↓

--- src/pdr_pkg.sv ---
// Purpose: shared constants and types for the proximity detect and recalibration block
// Assumes: 16-bit converter codes, eight conversion stages
// Notes:   register offsets are word indices; byte address is four times the index
package pdr_pkg;

  localparam int unsigned NUM_STAGES = 8;
  localparam int unsigned STAGE_W    = 3;
  localparam int unsigned CODE_W     = 16;
  localparam int unsigned REG_W      = 16;
  localparam int unsigned FAST_DEPTH = 4;
  localparam int unsigned SLOW_DEPTH = 2;

  // register word indices
  localparam logic [9:0] IDX_HOLD_SKIP = 10'h002;
  localparam logic [9:0] IDX_LEVELS    = 10'h003;
  localparam logic [9:0] IDX_TIMEOUTS  = 10'h004;
  localparam logic [9:0] IDX_CONTROL   = 10'h008;
  localparam logic [9:0] IDX_STATUS    = 10'h009;
  localparam logic [9:0] IDX_IRQ_STAT  = 10'h00a;
  localparam logic [9:0] IDX_IRQ_MASK  = 10'h00b;

  // field positions
  localparam int unsigned SKIP_LSB   = 0;
  localparam int unsigned FPHOLD_LSB = 4;
  localparam int unsigned LPHOLD_LSB = 8;
  localparam int unsigned HOVER_LSB  = 0;
  localparam int unsigned APPR_LSB   = 8;
  localparam int unsigned FPTMO_LSB  = 0;
  localparam int unsigned LPTMO_LSB  = 10;
  localparam int unsigned LOWPWR_BIT = 0;
  localparam int unsigned AMBLVL_LSB = 8;

  // reset values
  localparam logic [15:0] RST_HOLD_SKIP = 16'h0000;
  localparam logic [15:0] RST_LEVELS    = 16'h0000;
  localparam logic [15:0] RST_TIMEOUTS  = 16'h0000;
  localparam logic [15:0] RST_CONTROL   = 16'h0000;
  localparam logic [2:0]  RST_IRQ       = 3'h0;

  // interrupt bit positions
  localparam int unsigned IRQ_PROX   = 0;
  localparam int unsigned IRQ_RECAL  = 1;
  localparam int unsigned IRQ_EXPIRE = 2;
  localparam int unsigned IRQ_W      = 3;

  // one converter result for one stage
  typedef struct packed {
    logic               valid;
    logic [STAGE_W-1:0] stage;
    logic [CODE_W-1:0]  data;
  } pdr_result_t;

endpackage : pdr_pkg

--- src/pdr_prox_recal.sv ---
// Purpose: per-stage proximity detection, calibration hold and forced recalibration
// Assumes: one result per stage per conversion sequence, delivered on CLOCK
// Notes:   every count advances on the owning stage's results, i.e. once per sequence
//
// The APB register port is this design's own decision.
`timescale 1ns/1ps
module pdr_prox_recal (
  // clock and reset
  input  wire logic                    CLOCK,
  input  wire logic                    RST,
  // apb slave
  input  wire logic                    PSEL,
  input  wire logic                    PENABLE,
  input  wire logic                    PWRITE,
  input  wire logic [11:0]             PADDR,
  input  wire logic [31:0]             PWDATA,
  output logic      [31:0]             PRDATA,
  output logic                         PREADY,
  output logic                         PSLVERR,
  // converter results and contact state
  input  wire pdr_pkg::pdr_result_t    RESULT,
  input  wire logic [7:0]              CONTACT,
  // per-stage status and interrupt
  output logic      [7:0]              PROXIMITY,
  output logic      [7:0]              CAL_ENABLE,
  output logic                         IRQ
);

  // registers
  logic [15:0] hold_skip_r;
  logic [15:0] levels_r;
  logic [15:0] timeouts_r;
  logic [15:0] control_r;
  logic [2:0]  irq_stat_r;
  logic [2:0]  irq_mask_r;
  logic [31:0] rdata_r;

  // per-stage state
  logic [15:0] fast_mem [8][4];
  logic [15:0] slow_mem [8][2];
  logic [15:0] amb_mem  [8];
  logic [15:0] avg_mem  [8];
  logic [3:0]  skip_mem [8];
  logic [7:0]  hold_mem [8];
  logic [9:0]  rc_mem   [8];
  logic [7:0]  init_r;
  logic [7:0]  prox_r;
  logic [7:0]  cal_en_r;

  function automatic logic [15:0] absdiff(input logic [15:0] a, input logic [15:0] b);
    absdiff = (a > b) ? (a - b) : (b - a);
  endfunction : absdiff

  // apb decode
  wire        setup_ph = PSEL & ~PENABLE;
  wire        access   = PSEL & PENABLE;
  wire [9:0]  idx      = PADDR[11:2];
  wire        hit_hs   = (idx == pdr_pkg::IDX_HOLD_SKIP);
  wire        hit_lv   = (idx == pdr_pkg::IDX_LEVELS);
  wire        hit_to   = (idx == pdr_pkg::IDX_TIMEOUTS);
  wire        hit_ct   = (idx == pdr_pkg::IDX_CONTROL);
  wire        hit_st   = (idx == pdr_pkg::IDX_STATUS);
  wire        hit_is   = (idx == pdr_pkg::IDX_IRQ_STAT);
  wire        hit_im   = (idx == pdr_pkg::IDX_IRQ_MASK);
  wire        hit_any  = hit_hs | hit_lv | hit_to | hit_ct | hit_st | hit_is | hit_im;
  wire        wr_ok    = access & PWRITE & hit_any;
  wire [31:0] rd_mux   = hit_hs ? {16'h0000, hold_skip_r} :
                         hit_lv ? {16'h0000, levels_r} :
                         hit_to ? {16'h0000, timeouts_r} :
                         hit_ct ? {16'h0000, control_r} :
                         hit_st ? {16'h0000, cal_en_r, prox_r} :
                         hit_is ? {29'h0, irq_stat_r} :
                         hit_im ? {29'h0, irq_mask_r} : 32'h00000000;

  assign PREADY  = 1'b1;
  assign PSLVERR = access & ~hit_any;
  assign PRDATA  = rdata_r;

  // fields
  wire [3:0] skip_cnt   = hold_skip_r[pdr_pkg::SKIP_LSB +: 4];
  wire [3:0] fp_hold    = hold_skip_r[pdr_pkg::FPHOLD_LSB +: 4];
  wire [3:0] lp_hold    = hold_skip_r[pdr_pkg::LPHOLD_LSB +: 4];
  wire [7:0] hover_lvl  = levels_r[pdr_pkg::HOVER_LSB +: 8];
  wire [5:0] appr_lvl   = levels_r[pdr_pkg::APPR_LSB +: 6];
  wire [9:0] fp_tmo     = timeouts_r[pdr_pkg::FPTMO_LSB +: 10];
  wire [5:0] lp_tmo     = timeouts_r[pdr_pkg::LPTMO_LSB +: 6];
  wire       low_power  = control_r[pdr_pkg::LOWPWR_BIT];
  wire [7:0] amb_lvl    = control_r[pdr_pkg::AMBLVL_LSB +: 8];

  // hold length and timeout in sequences, selected by power mode
  wire [7:0] hold_load  = low_power ? {2'b00, lp_hold, 2'b00}
                                    : {fp_hold, 4'h0};
  wire [9:0] tmo_seq    = low_power ? {4'h0, lp_tmo}
                                    : fp_tmo;
  wire [11:0] hover_thr = {hover_lvl, 4'h0};
  wire [9:0]  appr_thr  = {appr_lvl, 4'h0};

  // current stage view
  wire [2:0]  s       = RESULT.stage;
  wire        rv      = RESULT.valid;
  wire [15:0] din     = RESULT.data;
  wire        first   = ~init_r[s];
  wire        push    = rv & (skip_mem[s] == skip_cnt);
  wire [3:0]  skip_nx = push ? 4'h0 : skip_mem[s] + 4'h1;

  wire [15:0] f0 = fast_mem[s][0];
  wire [15:0] f1 = fast_mem[s][1];
  wire [15:0] f2 = fast_mem[s][2];
  wire [17:0] sum4    = {2'b00, din} + {2'b00, f0} + {2'b00, f1} + {2'b00, f2};
  wire [15:0] avg_new = sum4[17:2];
  wire [15:0] avg_use = push ? avg_new : avg_mem[s];
  wire [15:0] amb     = amb_mem[s];

  // comparators work on the FIFO contents after this push
  wire appr_hit  = absdiff(din, f2) > {6'h00, appr_thr};
  wire hover_hit = absdiff(avg_new, amb) > {4'h0, hover_thr};
  wire prox_new  = first ? 1'b0 :
                   push  ? (appr_hit | hover_hit) : prox_r[s];
  wire prox_rise = rv & prox_new & ~prox_r[s];
  wire prox_fall = rv & ~prox_new & prox_r[s];

  // hold countdown; reassertion zeroes it and the fall reloads it
  wire [7:0] hold_cur = hold_mem[s];
  wire [7:0] hold_nx  = prox_new  ? 8'h00 :
                        prox_fall ? hold_load :
                        (hold_cur != 8'h00) ? hold_cur - 8'h01 : 8'h00;
  wire       expire   = rv & ~prox_new & ~prox_fall & (hold_cur == 8'h01);
  wire       cal_ok   = ~prox_new & (hold_nx == 8'h00) & ~CONTACT[s];

  // forced recalibration: positive deviation only
  wire [16:0] amb_hv   = {1'b0, amb} + {5'h00, hover_thr};
  wire        deviate  = ({1'b0, avg_use} > amb_hv);
  wire [9:0]  rc_inc   = rc_mem[s] + 10'h001;
  wire        force_rc = rv & ~first & deviate & (tmo_seq != 10'h000) &
                         (rc_inc >= tmo_seq);
  wire [9:0]  rc_nx    = (~deviate | force_rc) ? 10'h000 : rc_inc;

  // slow filter path; fed at the fast rate since slow skipping lives elsewhere
  wire [15:0] s0_new   = push ? din : slow_mem[s][0];
  wire [15:0] s1_new   = push ? slow_mem[s][0] : slow_mem[s][1];
  wire        sf_gate  = (absdiff(s0_new, s1_new) > {8'h00, amb_lvl}) & ~prox_new;
  wire        amb_upd  = rv & sf_gate & ~prox_new & cal_ok;
  wire [15:0] amb_nx   = first    ? din :
                         force_rc ? avg_use :
                         amb_upd  ? s0_new : amb;

  // interrupt events
  wire [2:0] irq_set;
  assign irq_set[pdr_pkg::IRQ_PROX]   = prox_rise;
  assign irq_set[pdr_pkg::IRQ_RECAL]  = force_rc;
  assign irq_set[pdr_pkg::IRQ_EXPIRE] = expire;
  wire [2:0] irq_clr = (wr_ok & hit_is) ? PWDATA[2:0] : 3'h0;
  wire [2:0] irq_nxt = (irq_stat_r & ~irq_clr) | irq_set;         // set beats clear

  assign PROXIMITY  = prox_r;
  assign CAL_ENABLE = cal_en_r;
  assign IRQ        = |(irq_stat_r & irq_mask_r);

  // register file
  always_ff @(posedge CLOCK or posedge RST) begin
    if (RST) begin
      hold_skip_r <= pdr_pkg::RST_HOLD_SKIP;
      levels_r    <= pdr_pkg::RST_LEVELS;
      timeouts_r  <= pdr_pkg::RST_TIMEOUTS;
      control_r   <= pdr_pkg::RST_CONTROL;
      irq_mask_r  <= pdr_pkg::RST_IRQ;
      irq_stat_r  <= pdr_pkg::RST_IRQ;
      rdata_r     <= 32'h00000000;
    end else begin
      irq_stat_r <= irq_nxt;
      if (setup_ph) begin
        rdata_r <= rd_mux;
      end
      if (wr_ok & hit_hs) begin
        hold_skip_r <= PWDATA[15:0];
      end
      if (wr_ok & hit_lv) begin
        levels_r <= PWDATA[15:0];
      end
      if (wr_ok & hit_to) begin
        timeouts_r <= PWDATA[15:0];
      end
      if (wr_ok & hit_ct) begin
        control_r <= PWDATA[15:0];
      end
      if (wr_ok & hit_im) begin
        irq_mask_r <= PWDATA[2:0];
      end
    end
  end

  // per-stage flags
  always_ff @(posedge CLOCK or posedge RST) begin
    if (RST) begin
      init_r   <= 8'h00;
      prox_r   <= 8'h00;
      cal_en_r <= 8'h00;
    end else if (rv) begin
      init_r[s]   <= 1'b1;
      prox_r[s]   <= prox_new;
      cal_en_r[s] <= cal_ok;
    end
  end

  // per-stage counters and ambient
  always_ff @(posedge CLOCK or posedge RST) begin
    if (RST) begin
      for (int i = 0; i < 8; i++) begin
        amb_mem[i]  <= 16'h0000;
        avg_mem[i]  <= 16'h0000;
        skip_mem[i] <= 4'h0;
        hold_mem[i] <= 8'h00;
        rc_mem[i]   <= 10'h000;
      end
    end else if (rv) begin
      amb_mem[s]  <= amb_nx;
      skip_mem[s] <= skip_nx;
      hold_mem[s] <= hold_nx;
      rc_mem[s]   <= rc_nx;
      if (push) begin
        avg_mem[s] <= avg_new;
      end
    end
  end

  // fast and slow FIFOs, entry 0 newest
  always_ff @(posedge CLOCK or posedge RST) begin
    if (RST) begin
      for (int i = 0; i < 8; i++) begin
        for (int j = 0; j < 4; j++) begin
          fast_mem[i][j] <= 16'h0000;
        end
        slow_mem[i][0] <= 16'h0000;
        slow_mem[i][1] <= 16'h0000;
      end
    end else if (push) begin
      fast_mem[s][0] <= din;
      fast_mem[s][1] <= f0;
      fast_mem[s][2] <= f1;
      fast_mem[s][3] <= f2;
      slow_mem[s][0] <= s0_new;
      slow_mem[s][1] <= s1_new;
    end
  end

endmodule : pdr_prox_recal

--- config.mk ---
export PLATFORM = sky130hd
export DESIGN_NAME = pdr_prox_recal
export DESIGN_NICKNAME = d
export VERILOG_FILES = /design/src/pdr_pkg.sv /design/src/pdr_prox_recal.sv
export SDC_FILE = /design/constraint.sdc
export NUM_CORES = 2
export LEC_CHECK = 0
export BUFFER_PORTS_ARGS = -buffer_cell sky130_fd_sc_hd__buf_2
export CAP_MARGIN = 20
export CORE_ASPECT_RATIO = 0.6
export CORE_MARGIN = 1
export CORE_UTILIZATION = 44
export DETAILED_ROUTE_END_ITERATION = 8
export GPL_TIMING_DRIVEN = 0
export PLACE_DENSITY = 0.64
export SYNTH_ARGS = -nofsm -noshare
export SYNTH_HDL_FRONTEND = slang
export SYNTH_SLANG_ARGS = --single-unit
--- constraint.sdc ---
create_clock -name CLOCK -period 31.7 [get_ports CLOCK]
set_input_delay 1.585 -clock CLOCK [delete_from_list [all_inputs] [get_ports CLOCK]]
set_output_delay 1.585 -clock CLOCK [all_outputs]
set_load 0.02 [all_outputs]
Word level (Yosys, flattened, before mapping)
Index checks and enable logic that the tools add are counted.
- bits of input ports: 77
- output and inout bits: 51
- ROM bits: 0
- bits in registers: 1326
- logic and storage cells: 276
- bits in writable memories: 0
- memories: 0
- bits in latches: 0
- bitwise logic cells: 49
- shifts and indexed selects: 0
- $lt $le $gt $ge: 12
- div/mod/pow operators: 0
- muxes and demuxes: 88
- equality and inequality tests: 9
- multiply operators: 0
- reduce and logical (&&, ||, !) cells: 7
- add/sub/neg operators: 13
- operators by type and width (operator ; count):
    $bwmux 512 ; 4
    $demux 64 s3 ; 4
    $bwmux 256 ; 2
    $mux 16 ; 21
    $bwmux 128 ; 2
    $bmux 64 s3 ; 1
    $demux 32 s3 ; 2
    $mux 64 ; 3
    $mux 32 ; 4
    $bmux 16 s3 ; 2
    $bmux 32 s3 ; 1
    $sub 16x16->16 ; 6
    $bwmux 80 ; 1
    $bwmux 64 ; 1
    $mux 8 ; 7
    $mux 10 ; 5
    $demux 16 s3 ; 1
    $gt 16x16->1 ; 3
    $mux 48 ; 1
    $eq 10x4->1 const B ; 4
    $bwmux 32 ; 1
    $bmux 10 s3 ; 1
    $demux 10 s3 ; 1
    $and 1x1->1 ; 28
    other kinds (43) ; 72

Depth between registers and ports, before layout
- depth in word-level cells: 26
- mapped depth: 52
- depth with buffers taken out: 41

Least setup slack after synthesis
Ideal clock, no wire load.
- path kind: input -> register
- start point: input port RESULT[18] (netlist bit)
- end point: register amb_mem[12] (netlist bit)
- library setup time: 0.141 ns
- arrival: 11.820 ns
- buffers on the path: 12
- slack: 19.738 ns
- data required time: 31.559 ns
- stages: 49
- path through: buf_4 > buf_4 > nor3b_1 > clkbuf_1 > clkbuf_1 > clkbuf_1 > buf_1 > buf_1 > clkbuf_1 > clkbuf_1 > a22oi_1 > and4_1 > inv_1 > fa_1 > and3_1 > fa_1 > a211oi_1 > o21bai_1 > (+13 left out) > clkbuf_1 > a21oi_1 > xor2_1 > ha_1 > nor2b_1 > o21ai_0 > nand2b_1 > a21oi_1 > o211a_1 > o21ai_1 > a2111oi_4 > nand4_2 > o31a_1 > buf_2 > buf_6 > o31ai_1 > a31o_2 > a31oi_1
- cells in the longest elaborated chain, start to end: 26
- elaborated cells between the ends (all ways): 87
- classes of those cells: add/sub (12); order compare (10); eq/ne (1); mux (44); bitwise (17); reduce/logical (3)
- ends and longest elaborated chain (item ; RTL line ; source):
    start, declared ; pdr_prox_recal.sv:21 ; input wire pdr_pkg::pdr_result_t RESULT,
    $not 3->4 (not written as such) * ; pdr_prox_recal.sv:106, pdr_prox_recal.sv:107, pdr_prox_recal.sv:108 ;
    $bmux 64 s3 * ; pdr_prox_recal.sv:106, pdr_prox_recal.sv:107, pdr_prox_recal.sv:108 ;
    $mux 64 (not written as such) * (2 in a row) ; pdr_prox_recal.sv:108 ; wire [15:0] f2 = fast_mem[s][2];
    $add 16x16->17 ; pdr_prox_recal.sv:109 ; wire [17:0] sum4 = {2'b00, din} + {2'b00, f0} + {2'b00, f1} + {2'b00, f2};
    $add 17x16->18 ; pdr_prox_recal.sv:109 ;
    $add 18x16->18 * ; pdr_prox_recal.sv:109 ;
    net sum4[17] ; pdr_prox_recal.sv:109 ;
    $sub 16x16->16 or $gt 16x16->1 (tied branches) ; pdr_prox_recal.sv:51 ; absdiff = (a > b) ? (a - b) : (b - a);
    (+9 left out) ; - ;
    $mux 8 ; pdr_prox_recal.sv:124 ; wire [7:0] hold_nx = prox_new ? 8'h00 :
    $logic_not 8->1 ; pdr_prox_recal.sv:128 ; wire cal_ok = ~prox_new & (hold_nx == 8'h00) & ~CONTACT[s];
    $and 1x1->1 (2 in a row) ; pdr_prox_recal.sv:128 ;
    $and 1x1->1 ; pdr_prox_recal.sv:142 ; wire amb_upd = rv & sf_gate & ~prox_new & cal_ok;
    $mux 16 ; pdr_prox_recal.sv:145 ; amb_upd ? s0_new : amb;
    $mux 16 * ; pdr_prox_recal.sv:144 ; force_rc ? avg_use :
    $mux 16 * ; pdr_prox_recal.sv:143 ; wire [15:0] amb_nx = first ? din :
    $bwmux 128 * ; pdr_prox_recal.sv:216 ; amb_mem[s] <= amb_nx;
    end signal, assigned by index ; pdr_prox_recal.sv:216 ;
    end, declared ; pdr_prox_recal.sv:41 ; logic [15:0] amb_mem [8];
Mark *: on every way through the listed nets, which the timed path passes. The rest lies on a longest branch. The select of a mux whose other input is x is not followed.
A chain may end at the register's enable or synchronous reset.

Final worst setup path
- start point: input port RESULT[18] (netlist bit)
- end point: register amb_mem[11] (netlist bit)
Same word-level chain as after synthesis.

==> reports/metrics.cfg <==
[cts]
cts_hold_buf=0
cts_sinks=1182
cts_max_level=3
clock_latency_ps=790
clk_pin_slew_ps=70
post_cts_resize_count=0
numCtsBuffers=106
cts_tree=done
cts_setup_buffers=0
clock_tree.root_cell=clkbuf_16
cts_buffer_depth=3

[sta]
tightest_slew_ps=1340
period_needed_ps=17750
finalSetupViolCount=0
tns_ps=0
clock_skew_ps=53.3
final.setup.worst_slack_ps=13950
holdWs_ps=472
max_freq_ghz=0.0563
rsz0062_at_grt=no
slew-limit-headroom_pct=10.5
slew_viol_final=0
hold_violations=0
fin_crit_sh_pct=56.0

[placed_design]
gp_congestion=0.999
placed_area_mm2=0.0627
dp.final_hpwl_um=192000
place_ws_ps=14060
io_buffers=90

[setup_path]
timing.critical_path.mode_cell=clkbuf_1
crit_slowest_cell=clkbuf_1
worstPathRequired_ps=32310
cpPeakStageDelay_ps=1000
critPathMaxFanout=10
cp-end-kind=flip-flop
startpoint_type=input port
crit_type=input port to flip-flop
crit_arrival_ps=18360
r2r_cells=40

[power_and_ir_drop]
ir_drop_v=0.0000491
p_leak_nw=30.8
power.density_mw_per_mm2=72.6

[yosys]
ys_ff_latch=1182
synth_cell_types=91
yosysWarnings=0
syn_avg_cell_area_um2=9.25
synthXorXnorAreaFrac_pct=1.01
synth_top_family_by_area=compound AO/OA/AOI/OAI gates
synth-simple-area-share_pct=15.9
synth_edf_count=0
async_flop_share_pct=100
seq_area_frac_synth_pct=50.1
synth-adder-area-share_pct=4.88
netlist_instances=6384
synth_compound_area_share_pct=19.2
syn-cell-area_mm2=0.0591
synth_mux_area_share_pct=4.03
synthFlopType=dfrtp_1

[drt]
drc=0
drtAntennaViolNets=0
wl_um=260000
wire_per_inst_um=30.4
vias=54700
vias_per_cell=6.41
drt_iter0_markers=9226
drt_pre_antenna_iters=9

[final_layout]
num-nets-final=6942
final_common_cell=nand2_1
drive_gt1_share_pct=8.71
area_growth_pct=12.5
final_cell_mix=nand2_1 (1667), dfrtp_1 (1182), o21ai_0 (797), a22oi_1 (432), clkbuf_1 (424)
fillers=12400
fin_area_mm2=0.0665

[floorplanning]
core_mm2=0.132
ios=128
fp.dieH_um=286
die_w_um=475
die-area_mm2=0.136
start_util_pct=44.6
num_rows=103

[grt]
grt_usage_pct=37.9
grt_max_degree=43
grt_pass1_wl_um=368000
grt_pass1_vias=50600
grt.overflow.total=0
grt_antenna_before_repair=15

[run_status]
outcome=completed

[min_path]
holdPathStages=1
hp-class=flip-flop to flip-flop

[flow_run]
cap_violations=0

-- stage by stage --
| stage | util (%) | instances | power [W] |
|---|---|---|---|
| 5_1_grt | 50.2 | 8529 | 0.00503 |
| 4_1_cts | 50.0 | 8513 | 0.00474 |
| 6_report | 50.2 | 8533 | 0.00483 |
| 3_5_place_dp | 47.4 | 8321 | 0.00340 |
| 2_1_floorplan | - | 6399 | 0.00288 |
| 3_3_place_gp | 46.7 | 8274 | 0.00337 |
-- synth_stat cells, types with 32 or more instances --
cell | count | area, µm²
nand2_1 | 1667 | 6260
dfrtp_1 | 1182 | 29600
o21ai_0 | 797 | 3990
a22oi_1 | 432 | 3240
clkbuf_1 | 408 | 1530
inv_1 | 196 | 736
ha_1 | 168 | 2100
a21oi_1 | 167 | 836
nor2_1 | 133 | 499
mux2_2 | 98 | 1100
and4_1 | 87 | 762
o21ai_1 | 75 | 375
a31oi_1 | 64 | 400
mux2i_1 | 63 | 631
a21o_1 | 62 | 465
nand4_1 | 50 | 313
buf_1 | 46 | 173
xnor2_1 | 45 | 394
fa_1 | 39 | 781
nand3_1 | 38 | 190
nand2b_1 | 35 | 219
buf_2 | 34 | 170
nor3_1 | 32 | 160
-- registers in the layout, indices dropped and copies added, names as in the netlist, 32 cells and up --
register  flops
avg_mem     128
skip_mem     32
fast_mem    384
amb_mem     128
hold_mem     64
slow_mem    256
rc_mem       80
-- critical path: cells and delay by family --
family,cells,cell delay [ps]
buffers and inverters,17,8380
AOI/OAI and AO/OA,17,3870
and+or+nand+nor,9,2260
adders and majority gates,4,1560
xor gates and xnor gates,2,440
muxes,1,140
-- power by group --
group / switching, W / total [W] / internal (W) / leakage (nW)
Clock: 0.000633 / 0.00136 / 0.000724 / 1.75
Combinational: 0.00106 / 0.00158 / 0.000519 / 13.2
Sequential: 0.000141 / 0.00188 / 0.00174 / 15.9
Total: 0.00184 / 0.00483 / 0.00299 / 30.8
-- layout make-up --
type                    instances  area, µm²  area share, %
inverters                     198        747           1.12
plain buffers                 525       2190           3.29
flip-flops and latches       1182      29600           44.5
repair buffers                151       1520           2.28
clock buffers                 153       3140           4.72
clock inverters                39        402          0.604
diodes                          6       15.0         0.0226
well taps                    1785       2230           3.36
multi-input cells            4494      26600           40.1
-- cells by family (layout without fill, tap and decap cells) --
| group | after synthesis | after routing |
|---|---|---|
| compound gates | 1825 | 1825 |
| xor+xnor | 68 | 68 |
| fa+ha+maj | 207 | 207 |
| buf+inv | 723 | 1066 |
| flops | 1182 | 1182 |
| mux | 191 | 191 |
| other cells | 2 | 23 |
| simple gates | 2186 | 2186 |
-- final timing paths --
path                                    start             to  slack [ps]
worst max-delay path               RESULT[18]    amb_mem[11]       13950
worst min-delay path               PRDATA[15]     PRDATA[15]         470
worst max register to register  fast_mem[112]    amb_mem[11]       20090
worst min register to register     PRDATA[15]     PRDATA[15]         470
max in group asynchronous                 RST   levels_r[12]       28080
min in group asynchronous                 RST  fast_mem[308]         950
-- routing by layer --
metal  vias up  part of all wire [%]  track usage [%]
met1     27400                    42             54.9
li1      22700                     -                -
met2      4012                    37             46.2
met4        22                   2.7             9.57
met5         -                  0.32            0.555
met3       498                    19             22.8
Note: power is estimated with default switching activity, not from simulation.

↑

Determine how many lines in the preceding records include the word "switching". The answer is that number alone.

Answer to this task: 2